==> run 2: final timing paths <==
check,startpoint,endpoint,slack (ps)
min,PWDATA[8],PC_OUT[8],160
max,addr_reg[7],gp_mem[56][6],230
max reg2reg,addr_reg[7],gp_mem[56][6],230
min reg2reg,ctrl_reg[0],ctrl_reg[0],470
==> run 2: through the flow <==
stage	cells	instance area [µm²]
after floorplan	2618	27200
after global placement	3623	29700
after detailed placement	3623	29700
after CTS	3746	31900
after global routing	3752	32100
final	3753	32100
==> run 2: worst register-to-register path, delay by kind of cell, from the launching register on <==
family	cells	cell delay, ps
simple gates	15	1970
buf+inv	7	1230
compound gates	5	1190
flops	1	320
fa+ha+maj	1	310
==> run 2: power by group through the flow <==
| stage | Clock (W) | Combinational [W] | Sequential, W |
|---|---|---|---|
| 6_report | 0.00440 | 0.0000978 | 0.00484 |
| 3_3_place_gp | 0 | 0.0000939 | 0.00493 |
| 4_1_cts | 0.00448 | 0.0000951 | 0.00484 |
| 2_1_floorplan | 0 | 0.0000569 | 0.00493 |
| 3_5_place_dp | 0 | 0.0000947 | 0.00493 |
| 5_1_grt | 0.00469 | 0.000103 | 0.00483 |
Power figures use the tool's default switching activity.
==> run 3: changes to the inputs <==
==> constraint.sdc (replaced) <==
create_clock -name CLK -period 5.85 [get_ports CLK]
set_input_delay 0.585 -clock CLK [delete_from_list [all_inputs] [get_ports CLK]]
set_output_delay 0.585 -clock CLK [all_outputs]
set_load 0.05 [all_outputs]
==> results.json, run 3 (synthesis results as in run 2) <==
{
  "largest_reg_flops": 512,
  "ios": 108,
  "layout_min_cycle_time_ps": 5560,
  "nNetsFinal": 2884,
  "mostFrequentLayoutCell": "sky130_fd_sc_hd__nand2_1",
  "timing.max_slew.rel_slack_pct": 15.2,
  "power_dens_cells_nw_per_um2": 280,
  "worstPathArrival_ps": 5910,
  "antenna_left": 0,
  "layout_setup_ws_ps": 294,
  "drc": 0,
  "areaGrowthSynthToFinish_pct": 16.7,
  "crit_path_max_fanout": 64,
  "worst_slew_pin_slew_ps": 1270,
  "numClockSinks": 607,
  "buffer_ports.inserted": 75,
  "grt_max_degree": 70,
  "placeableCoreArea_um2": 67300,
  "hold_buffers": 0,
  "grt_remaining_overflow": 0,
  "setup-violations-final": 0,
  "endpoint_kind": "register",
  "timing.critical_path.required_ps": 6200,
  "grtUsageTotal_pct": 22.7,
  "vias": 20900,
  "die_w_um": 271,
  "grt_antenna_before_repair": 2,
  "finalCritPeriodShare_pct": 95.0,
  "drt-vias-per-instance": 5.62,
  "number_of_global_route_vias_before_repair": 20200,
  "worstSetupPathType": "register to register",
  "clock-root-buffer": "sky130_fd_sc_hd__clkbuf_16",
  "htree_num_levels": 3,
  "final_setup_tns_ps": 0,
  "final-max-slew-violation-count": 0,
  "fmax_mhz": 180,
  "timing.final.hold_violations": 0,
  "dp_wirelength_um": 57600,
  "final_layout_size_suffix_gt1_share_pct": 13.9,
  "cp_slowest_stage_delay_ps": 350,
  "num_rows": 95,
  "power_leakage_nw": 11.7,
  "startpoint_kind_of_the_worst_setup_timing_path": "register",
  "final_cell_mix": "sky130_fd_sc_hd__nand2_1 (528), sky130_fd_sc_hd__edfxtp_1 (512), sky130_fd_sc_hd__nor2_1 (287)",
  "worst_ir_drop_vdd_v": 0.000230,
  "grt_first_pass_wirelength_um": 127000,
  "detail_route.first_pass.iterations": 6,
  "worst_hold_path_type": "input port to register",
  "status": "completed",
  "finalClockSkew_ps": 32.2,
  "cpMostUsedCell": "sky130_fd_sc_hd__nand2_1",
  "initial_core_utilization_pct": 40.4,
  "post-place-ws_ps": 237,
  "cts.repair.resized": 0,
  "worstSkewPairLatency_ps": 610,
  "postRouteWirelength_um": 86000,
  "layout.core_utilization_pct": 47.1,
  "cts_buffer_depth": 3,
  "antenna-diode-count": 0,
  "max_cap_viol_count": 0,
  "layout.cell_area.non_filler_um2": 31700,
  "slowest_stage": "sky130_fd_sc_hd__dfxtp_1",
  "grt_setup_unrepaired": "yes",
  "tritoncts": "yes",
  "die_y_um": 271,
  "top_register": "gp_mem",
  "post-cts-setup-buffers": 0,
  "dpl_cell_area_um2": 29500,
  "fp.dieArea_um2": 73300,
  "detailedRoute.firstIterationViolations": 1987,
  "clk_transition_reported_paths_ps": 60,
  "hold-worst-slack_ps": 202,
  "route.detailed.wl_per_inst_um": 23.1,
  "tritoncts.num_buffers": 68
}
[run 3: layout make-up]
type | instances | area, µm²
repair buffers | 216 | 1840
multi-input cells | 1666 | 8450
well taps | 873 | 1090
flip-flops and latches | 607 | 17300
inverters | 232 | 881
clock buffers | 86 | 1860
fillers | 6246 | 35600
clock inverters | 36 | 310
===== config.mk =====
export PLATFORM = sky130hd
export DESIGN_NAME = pwmoc_core
export DESIGN_NICKNAME = d
export VERILOG_FILES = /design/src/pwmoc_dummy_never.sv /design/src/pwmoc_pkg.sv /design/src/pwmoc_core.sv
export VERILOG_INCLUDE_DIRS = /design/src
export SDC_FILE = /design/constraint.sdc
export NUM_CORES = 1
export LEC_CHECK = 0
export BUFFER_PORTS_ARGS = -buffer_cell sky130_fd_sc_hd__buf_2
export CORE_MARGIN = 4
export CORE_UTILIZATION = 55
export CTS_CLUSTER_SIZE = 14
export DETAILED_ROUTE_END_ITERATION = 10
export PLACE_DENSITY = 0.79
export SYNTH_ARGS = -nofsm -noshare
export SYNTH_HDL_FRONTEND = slang
export SYNTH_SLANG_ARGS = --single-unit

===== constraint.sdc =====
create_clock -name clock -period 6.1 [get_ports clock]
set_clock_uncertainty 0.2 [all_clocks]
set_input_delay 1.22 -clock clock [delete_from_list [all_inputs] [get_ports clock]]
set_output_delay 1.22 -clock clock [all_outputs]
set_load 0.01 [all_outputs]

===== src/pwmoc_cfg.svh =====
// Register offsets, field positions and reset values of the PWM timing block
`ifndef PWMOC_CFG_SVH
`define PWMOC_CFG_SVH

// Byte offsets of the three words on the bus
`define PWMOC_ON_OFS      8'h00
`define PWMOC_OFF_OFS     8'h04
`define PWMOC_SETUP_OFS   8'h08

// Field widths
`define PWMOC_CNT_W       16
`define PWMOC_SETUP_W     7
`define PWMOC_DIV_W       4

// Fields of the setup word
`define PWMOC_RUN_BIT     0
`define PWMOC_SEL_BIT     1
`define PWMOC_INV_BIT     2
`define PWMOC_DIV_LSB     3
`define PWMOC_DIV_MSB     6

// Reset values
`define PWMOC_ON_RST      16'h0000
`define PWMOC_OFF_RST     16'hffff
`define PWMOC_SETUP_RST   7'h00

`endif


===== src/pwmoc_dummy_never.sv =====
// Spare source slot of the PWM timing block; holds no logic
`timescale 1ns/10ps


===== src/pwmoc_pkg.sv =====
// Types shared by the PWM timing block
package pwmoc_pkg;
  `include "pwmoc_cfg.svh"

  typedef enum logic [0:0] {
    ph_off = 1'b0,
    ph_on  = 1'b1
  } pwmoc_phase_e;

  // AHB-Lite request side, as driven by the master
  typedef struct packed {
    logic        hsel;
    logic [31:0] haddr;
    logic [1:0]  htrans;
    logic        hwrite;
    logic [2:0]  hsize;
    logic [31:0] hwdata;
    logic        hready;
  } pwmoc_ahb_req_s;

  // Whole state of the block
  typedef struct packed {
    logic [`PWMOC_CNT_W-1:0]   on_vis;
    logic [`PWMOC_CNT_W-1:0]   off_vis;
    logic [`PWMOC_CNT_W-1:0]   on_hold;
    logic [`PWMOC_CNT_W-1:0]   off_hold;
    logic [3:0]                hold_full;
    logic [`PWMOC_SETUP_W-1:0] setup;
    logic [`PWMOC_DIV_W-1:0]   pre_cnt;
    logic [`PWMOC_CNT_W-1:0]   cnt;
    pwmoc_phase_e              phase;
    logic                      pwm;
    logic                      ap_valid;
    logic                      ap_write;
    logic [7:0]                ap_addr;
    logic [3:0]                ap_lanes;
    logic [31:0]               rdata;
  } pwmoc_state_s;
endpackage : pwmoc_pkg


===== src/pwmoc_core.sv =====
// PWM generator: off-time, configuration, down counter and AHB-Lite slave
// Contract
// - Off-time field, reset all ones, makes off phase value plus one ticks
// - Off-time zero holds the output at its on level
// - Prescale field divides the selected source clock by value plus one
// - Prescale value zero lets counter run at the undivided source rate
// - Prescaled tick sets the decrement rate of the 16-bit down counter
// - Polarity bit set makes on level low, cleared makes it high
// - Clock-select bit picks slow source when set, fast source when clear
// - Run bit cleared resets counters and forces the off phase
// - Run bit cleared drives the inactive level given by polarity
// - Count registers keep contents and stay accessible while disabled
// - Run bit resets to zero and disabled block stops its counting
// - On-time value plus one ticks; zero with nonzero off holds full off
// - Count writes go to holding, applied after four bytes and off end; if full on or stopped, after four bytes alone
// - Sleep clears counters and puts phase and output to off
//
// Our own choice: register access over AHB-Lite.
`timescale 1ns/10ps
`include "pwmoc_cfg.svh"

module pwmoc_core (
  input  wire logic                     clock,
  input  wire logic                     rst_n,
  input  wire pwmoc_pkg::pwmoc_ahb_req_s ahb_req,
  output logic [31:0]                   hrdata,
  output logic                          hreadyout,
  output logic                          hresp,
  input  wire logic                     fast_tick,
  input  wire logic                     slow_tick,
  input  wire logic                     sleep_req,
  output logic                          pwm_out
);
  import pwmoc_pkg::*;

  pwmoc_state_s st_reg;
  pwmoc_state_s st_next;

  logic                     run;
  logic                     invert;
  logic                     src_tick;
  logic [`PWMOC_DIV_W-1:0]  div;
  logic                     active;
  logic                     ptick;
  logic                     full_on;
  logic                     full_off;
  logic                     off_done;
  logic                     apply;
  logic                     wr;
  logic                     on_level;
  logic [3:0]               written;

  // Byte lanes touched by one transfer
  function automatic logic [3:0] pwmoc_lanes(input logic [2:0] size, input logic [1:0] a);
    case (size)
      3'h0:    return 4'h1 << a;
      3'h1:    return a[1] ? 4'hc : 4'h3;
      default: return 4'hf;
    endcase
  endfunction : pwmoc_lanes

  // Read view of a register, reserved bits as zero
  function automatic logic [31:0] pwmoc_read(input logic [7:0] a, input pwmoc_state_s s);
    case (a)
      `PWMOC_ON_OFS:    return {16'h0000, s.on_vis};
      `PWMOC_OFF_OFS:   return {16'h0000, s.off_vis};
      `PWMOC_SETUP_OFS: return {25'h0000000, s.setup};
      default:          return 32'h00000000;
    endcase
  endfunction : pwmoc_read

  assign run      = st_reg.setup[`PWMOC_RUN_BIT];
  assign invert   = st_reg.setup[`PWMOC_INV_BIT];
  assign div      = st_reg.setup[`PWMOC_DIV_MSB:`PWMOC_DIV_LSB];
  assign src_tick = st_reg.setup[`PWMOC_SEL_BIT] ? slow_tick : fast_tick;
  // Stopping the count stands in for gating the source clocks
  assign active   = run && !sleep_req;
  assign ptick    = active && src_tick && (st_reg.pre_cnt >= div);
  assign full_on  = (st_reg.off_vis == 16'h0000);
  assign full_off = (st_reg.on_vis == 16'h0000) && !full_on;
  assign off_done = ptick && (st_reg.phase == ph_off) && (st_reg.cnt == 16'h0000);
  assign apply    = (&st_reg.hold_full) && (off_done || full_on || !active);
  assign wr       = st_reg.ap_valid && st_reg.ap_write;
  assign on_level = active && (full_on || (!full_off && st_reg.phase == ph_on));

  assign hreadyout = 1'b1;
  assign hresp     = 1'b0;
  assign hrdata    = st_reg.rdata;
  assign pwm_out   = st_reg.pwm;

  always_comb
  begin
    st_next = st_reg;
    written = 4'h0;

    // Holding words and setup take the data phase of a write
    if (wr && st_reg.ap_addr == `PWMOC_ON_OFS)
    begin
      for (int i = 0; i < 2; i++)
      begin
        if (st_reg.ap_lanes[i])
        begin
          st_next.on_hold[i*8 +: 8] = ahb_req.hwdata[i*8 +: 8];
          written[i] = 1'b1;
        end
      end
    end
    if (wr && st_reg.ap_addr == `PWMOC_OFF_OFS)
    begin
      for (int i = 0; i < 2; i++)
      begin
        if (st_reg.ap_lanes[i])
        begin
          st_next.off_hold[i*8 +: 8] = ahb_req.hwdata[i*8 +: 8];
          written[i+2] = 1'b1;
        end
      end
    end
    if (wr && st_reg.ap_addr == `PWMOC_SETUP_OFS && st_reg.ap_lanes[0])
    begin
      st_next.setup = ahb_req.hwdata[`PWMOC_SETUP_W-1:0];
    end

    // A byte written in the cycle of the transfer stays marked
    if (apply)
    begin
      st_next.on_vis  = st_reg.on_hold;
      st_next.off_vis = st_reg.off_hold;
      st_next.hold_full = written;
    end
    else
    begin
      st_next.hold_full = st_reg.hold_full | written;
    end

    if (!active)
    begin
      st_next.pre_cnt = 4'h0;
      st_next.cnt     = 16'h0000;
      st_next.phase   = ph_off;
    end
    else
    begin
      if (src_tick)
      begin
        st_next.pre_cnt = ptick ? 4'h0 : st_reg.pre_cnt + 4'h1;
      end
      if (ptick)
      begin
        if (st_reg.cnt != 16'h0000)
        begin
          st_next.cnt = st_reg.cnt - 16'h0001;
        end
        else if (st_reg.phase == ph_off)
        begin
          st_next.phase = ph_on;
          st_next.cnt   = apply ? st_reg.on_hold : st_reg.on_vis;
        end
        else
        begin
          st_next.phase = ph_off;
          st_next.cnt   = st_reg.off_vis;
        end
      end
    end

    // Inactive level follows polarity while stopped
    st_next.pwm = on_level ^ invert;

    // Address phase; zero wait states so hreadyout is always high
    st_next.ap_valid = ahb_req.hsel && ahb_req.htrans[1] && ahb_req.hready;
    st_next.ap_write = ahb_req.hwrite;
    st_next.ap_addr  = ahb_req.haddr[7:0];
    st_next.ap_lanes = pwmoc_lanes(ahb_req.hsize, ahb_req.haddr[1:0]);
    // Read from next state so a write just before is seen
    st_next.rdata    = st_reg.rdata;
    if (st_next.ap_valid && !ahb_req.hwrite)
    begin
      st_next.rdata = pwmoc_read({ahb_req.haddr[7:2], 2'b00}, st_next);
    end
  end

  always_ff @(posedge clock or negedge rst_n)
  begin
    if (!rst_n)
    begin
      st_reg           <= '0;
      st_reg.on_vis    <= `PWMOC_ON_RST;
      st_reg.off_vis   <= `PWMOC_OFF_RST;
      st_reg.on_hold   <= `PWMOC_ON_RST;
      st_reg.off_hold  <= `PWMOC_OFF_RST;
      st_reg.setup     <= `PWMOC_SETUP_RST;
      st_reg.phase     <= ph_off;
    end
    else
    begin
      st_reg <= st_next;
    end
  end
endmodule : pwmoc_core


==> results_dict.tcl, run 1 <==
set metrics [dict create \
    gr-total-overflow 0 \
    cp_slowest_stage_delay_ns 0.57 \
    crit_slowest_cell "nand4_1" \
    peakVddDrop_uv 271 \
    synth.cell_area_mm2 0.00627 \
    crit_type "flop to flop" \
    synth_top_area_share_pct 37.1 \
    tns_ns 0 \
    cts.sinks 125 \
    antenna_found_initial 0 \
    cts_resized 0 \
    crit_fanout 14 \
    setup-violations-final 0 \
    worstReg2RegEnd "hrdata[14]$_DFFE_PN0P_" \
    postCtsHoldBufs 0 \
    drv_cap 0 \
    netlist_instances 529 \
    cp.required_ns 6.20 \
    post-cts-setup-buffers 0 \
    synth_xor_area_share_pct 1.12 \
    place_ws_ns 2.02 \
    syn_area_per_cell_um2 11.9 \
    rsz0062_at_grt "false" \
    wire_per_inst_um 19.6 \
    tritoncts "done" \
    synth_area_leaders "dfrtp_1, dfstp_2, mux2_2, buf_4, mux4_2" \
    async_reset_ff_share_pct 100 \
    cellPowerDensity_mw_per_mm2 275 \
    die_w_um 115 \
    layout_setup_ws_ns 2.19 \
    dp_hpwl_mm 9.88 \
    synthFlopType "dfrtp_1" \
    clock_tree.htree_level_count 4 \
    ios 112 \
    seq_area_mm2 0.00317 \
    grt_pass1_vias 4535 \
    synthMuxAreaShare_pct 17.4 \
    finalNetCount 651 \
    endpoint_kind "flop" \
    areaGrowthSynthToFinish_pct 11.6 \
    drive_above_1_share_pct 34.4 \
    synth_compound_area_share_pct 10.8 \
    cts_root_buf "clkbuf_16" \
    routed_wl_mm 14.1 \
    final_common_cell "dfrtp_1" \
    dieArea_mm2 0.0132 \
    drc 0 \
    post_synth_num_cell_types 66 \
    synth_top_family_by_area "multiplexers" \
    critPathLaunchType "flop" \
    path_clk_slew_ns 0.06 \
    synth_area_leader_cell "dfrtp_1" \
    worstPathCellList "inv_1, ha_1, nor4b_1, nand4_1, nor2_4, a21o_1, buf_4, mux4_2, a22o_1" \
    worst_slew_pin_slew_ns 1.08 \
    grtUsageTotal_pct 22.8 \
    arrival_ns 4.01 \
    synth_adder_area_share_pct 1.20 \
    clk_latency_ns 0.41 \
    multi_input_area_mm2 0.00269 \
    ys_ff_latch 125 \
    crit_path_start "st_reg[48]$_DFFE_PN0P_" \
    clock_path_buffers 2 \
    port_buffers 52 \
    finalCritPeriodShare_pct 64.1 \
    synthSimpleGateAreaFrac_pct 11.3 \
    nFillCells 826 \
    insertedDiodeCount 0 \
    vias_per_cell 6.15 \
    endpoint "hrdata[14]$_DFFE_PN0P_" \
    numCtsBuffers 17 \
    worstHoldPathType "flop to flop" \
    yosysSeqAreaShare_pct 50.5 \
    rr_worst_depth 9 \
    row_count 38 \
    largest_reg_flops 102 \
    synth-edff-count 0 \
    r2r_start "st_reg[48]$_DFFE_PN0P_" \
    drt-initial-drc-count 319 \
    min_period_ns 3.91 \
    start_util_pct 57.1 \
    vias 4435 \
    die_h_um 115 \
    grt_pass1_wl_mm 23.2 \
    finalMaxSlewViolations 0 \
    core_mm2 0.0110 \
    outcome "complete, no violations" \
    p_leak_uw 0.00332 \
    grt_max_degree 88 \
    ant_nets 0 \
    fmax_ghz 0.256 \
    gp_congestion 0.896 \
    finalHoldViolCount 0 \
    final_cell_mix "dfrtp_1, mux2_2, buf_2, dfstp_2, nor2_1" \
    ys_warn_count 0 \
    drt_first_pass_iters 5 \
    slew_headroom_pct 28.0 \
    r2r_slack_ns 2.19 \
]
## stage by stage
| stage | hold slack, ns | utilization [%] | cells | cell area, µm² | power, µW |
|---|---|---|---|---|---|
| final | 0.276 | 63.7 | 721 | 7000 | 1920 |
| after global routing | 0.295 | 63.7 | 721 | 7000 | 1990 |
| after CTS | 0.277 | 63.7 | 721 | 7000 | 1930 |
| after detailed placement | 0.262 | 58.4 | 689 | 6410 | 957 |
| after global placement | 0.252 | 58.4 | 689 | 6410 | 953 |
| after floorplan | 0.236 | - | 545 | 6330 | 922 |
## report_power, final
group	switching (µW)	internal, µW	total [µW]
clock network	371	610	982
logic	55.3	28.4	83.7
registers	10.1	850	860
total	437	1490	1920
## synth_stat cells, drive strengths merged, types with 12 or more instances
cell	count
buf	41
a21oi	15
nand2	23
o21ai	25
dfstp	32
dfrtp	93
mux2	61
mux2i	20
nor3	12
inv	23
nor4	14
nor2	28
## cell type report
| cell class | count | share of cell area (%) |
|---|---|---|
| inverters | 23 | 1.23 |
| clock inverters | 14 | 2.06 |
| flip-flops and latches | 125 | 45.3 |
| repair buffers | 56 | 4.18 |
| well taps | 140 | 2.50 |
| multi-input cells | 345 | 38.5 |
| clock buffers | 18 | 6.28 |
## worst max-delay path, delay by kind of cell (launching register included)
| family | cells | cell delay (ns) |
|---|---|---|
| simple gates | 3 | 1.34 |
| compound gates | 2 | 0.60 |
| buf+inv | 2 | 0.41 |
| mux | 1 | 0.56 |
| flops | 1 | 0.43 |
| fa+ha+maj | 1 | 0.25 |
## worst min-delay path by stage
stage,depth (start not counted),start,end
3_3_place_gp,1,invert$_DFF_PN0_,pwm_out$_DFF_PN0_
3_5_place_dp,1,invert$_DFF_PN0_,pwm_out$_DFF_PN0_
2_1_floorplan,1,invert$_DFF_PN0_,pwm_out$_DFF_PN0_
4_1_cts,1,invert$_DFF_PN0_,pwm_out$_DFF_PN0_
5_1_grt,1,invert$_DFF_PN0_,pwm_out$_DFF_PN0_
6_report,1,invert$_DFF_PN0_,pwm_out$_DFF_PN0_
## kinds of logic after synthesis
logic type	count (synthesis)
muxes	90
DFF	125
buffers and inverters	75
other	2
adders and majority gates	6
and+or+nand+nor	127
xor gates and xnor gates	8
AOI/OAI and AO/OA	96
## layer usage
metal | up-vias | track usage [%] | share of wire (%)
met5 | - | 0 | 0
met4 | 0 | 8.14 | 2.0
met3 | 33 | 4.89 | 7.1
met2 | 203 | 38.0 | 50
met1 | 2215 | 29.7 | 41
li1 | 1984 | - | -
No activity file was read; power rests on OpenSTA's default activity.
==> run 2: changes to the inputs <==
- CORE_UTILIZATION: 55 -> 51
- PLACE_DENSITY: 0.79 -> 0.77
- clock period: 6.1 -> 3.4 ns (I/O delays scaled with it)
==> run 2 against run 1 <==
Net effect: total power increased by 82%; critical path type unchanged; core utilization is 4.4 points lower; setup slack worse by 1.9 ns.
==> results_dict.tcl, run 2 (synthesis results as in run 1) <==
set metrics [dict create \
    switching_power_uw 770 \
    cp.required_ns 3.50 \
    crit_type "flop to flop" \
    layout_setup_ws_ns 0.290 \
    crit_slowest_cell "mux4_2" \
    cts_root_buf "clkbuf_16" \
    fmax_ghz 0.322 \
    dp_hpwl_mm 10.8 \
    p_sw_share_pct 22.0 \
    finalMaxSlewViolations 0 \
    grt_max_degree 57 \
    finalNetCount 661 \
    areaGrowthSynthToFinish_pct 13.6 \
    drt_first_pass_iters 5 \
    die_w_um 119 \
    finalCritPeriodShare_pct 91.5 \
    cp_slowest_stage_delay_ns 0.56 \
    slew_headroom_pct 48.3 \
    worstHoldPathType "input pin to async pin" \
    clock_tree.htree_level_count 4 \
    ios 112 \
    drive_above_1_share_pct 35.4 \
    outcome "complete, no violations" \
    grt_pass1_wl_mm 24.9 \
    setup-violations-final 0 \
    p_leak_uw 0.00339 \
    grtUsageTotal_pct 22.4 \
    clockPowerShare_pct 51.4 \
    path_clk_slew_ns 0.06 \
    numCtsBuffers 17 \
    core_mm2 0.0120 \
    drt-initial-drc-count 316 \
    start_util_pct 52.2 \
    vias_per_cell 6.15 \
    final_cell_mix "dfrtp_1, mux2_2, buf_2, dfstp_2, nor2_1" \
    critPathLaunchType "flop" \
    cts.sinks 125 \
    p_int_uw 2730 \
    power_frac_seq_pct 44.1 \
    peakVddDrop_uv 330 \
    routed_wl_mm 15.2 \
    place_inst 706 \
    antenna_found_initial 0 \
    min_period_ns 3.11 \
    ant_nets 0 \
    r2r_slack_ns 0.29 \
    arrival_ns 3.21 \
    instances_no_fill 737 \
    p_comb_share_pct 4.5 \
    insertedDiodeCount 0 \
    drv_cap 0 \
    die_h_um 119 \
    cellPowerDensity_mw_per_mm2 492 \
    endpoint_kind "flop" \
    final_common_cell "dfrtp_1" \
    gr-total-overflow 0 \
    clock_path_buffers 2 \
    wire_per_inst_um 20.7 \
    tritoncts "done" \
    rr_worst_depth 9 \
    whs_ns 0.109 \
    tns_ns 0 \
    grt_pass1_vias 4739 \
    rsz0062_at_grt "false" \
    clk_latency_ns 0.41 \
    gp_congestion 0.930 \
    row_count 40 \
    vias 4532 \
    place_ws_ns 0.275 \
    power.total_uw 3500 \
    largest_reg_flops 102 \
    finalHoldViolCount 0 \
    crit_fanout 35 \
    dieArea_mm2 0.0141 \
    worstReg2RegEnd "hrdata[9]$_DFFE_PN0P_" \
    port_buffers 52 \
    worst_slew_pin_slew_ns 0.769 \
    r2r_start "st_reg[49]$_DFFE_PN0P_" \
    worstPathCellList "inv_1, ha_1, nor4b_2, nand4_1, nor2_4, a21o_1, buf_12, mux4_2, a22o_1" \
    drc 0 \
]
-- run 2: per-layer routing --
metal,global-route usage (%),up-vias,wire length (µm)
li1,-,2001,-
met1,28.7,2267,6140
met2,36.6,218,7510
met3,5.41,46,1080
met4,9.34,0,493
met5,0,-,0
-- run 2: area by class of cell --
type                    count  area (µm²)
fillers                   923        4890
clock inverters             9         110
inverters                  23        86.3
repair buffers             66         393
clock buffers              22         484
well taps                 147         184
flip-flops and latches    125        3170
multi-input cells         345        2700
-- run 2: worst max-delay path: cells and delay by family, from the launching register on --
family,cells,cell delay (ns)
AOI/OAI and AO/OA,2,0.41
muxes,1,0.56
DFF,1,0.44
and+or+nand+nor,3,0.77
adders and majority gates,1,0.25
buffers and inverters,2,0.36
-- run 2: how the worst max path moves through the flow --
stage / startpoint / to / slack [ns] / cells after the start
2_1_floorplan: sleep_req / hrdata[4]$_DFFE_PN0P_ / 0.49 / 9
3_3_place_gp: st_reg[48]$_DFFE_PN0P_ / hrdata[14]$_DFFE_PN0P_ / 0.30 / 9
3_5_place_dp: st_reg[48]$_DFFE_PN0P_ / hrdata[9]$_DFFE_PN0P_ / 0.27 / 9
4_1_cts: st_reg[48]$_DFFE_PN0P_ / hrdata[9]$_DFFE_PN0P_ / 0.23 / 9
5_1_grt: st_reg[48]$_DFFE_PN0P_ / hrdata[9]$_DFFE_PN0P_ / 0.13 / 9
6_report: st_reg[49]$_DFFE_PN0P_ / hrdata[9]$_DFFE_PN0P_ / 0.29 / 9
-- run 2: metrics by stage --
step	utilization [%]	area, µm²
floorplan	-	6330
global placement	54.3	6520
detailed placement	54.3	6520
CTS	59.3	7120
global route	59.3	7120
finish	59.3	7120
-- run 2: power groups by stage --
| stage | clock [µW] | sequential [µW] | combinational [µW] |
|---|---|---|---|
| detailed placement | 0 | 1570 | 159 |
| global route | 1890 | 1550 | 179 |
| global placement | 0 | 1560 | 152 |
| CTS | 1810 | 1540 | 160 |
| finish | 1800 | 1540 | 159 |
| floorplan | 0 | 1560 | 92.9 |
-- run 2: timing repair --
| action | CTS | global route |
|---|---|---|
| setup endpoints to repair | 0 | 1 |
| buffers inserted | 0 | 0 |
| hold buffers | 0 | 0 |
| resized for setup | 0 | 1 |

▶ **Exercise instructions**: In the listing above, find the line containing "0.0000939 | 0.00493 |" and the line containing "set_input_delay 0.585 -clock", then retype both and every line between them exactly, with nothing else.

▶ **Response to the task**:
| 3_3_place_gp | 0 | 0.0000939 | 0.00493 |
| 4_1_cts | 0.00448 | 0.0000951 | 0.00484 |
| 2_1_floorplan | 0 | 0.0000569 | 0.00493 |
| 3_5_place_dp | 0 | 0.0000947 | 0.00493 |
| 5_1_grt | 0.00469 | 0.000103 | 0.00483 |
Power figures use the tool's default switching activity.
==> run 3: changes to the inputs <==
==> constraint.sdc (replaced) <==
create_clock -name CLK -period 5.85 [get_ports CLK]
set_input_delay 0.585 -clock CLK [delete_from_list [all_inputs] [get_ports CLK]]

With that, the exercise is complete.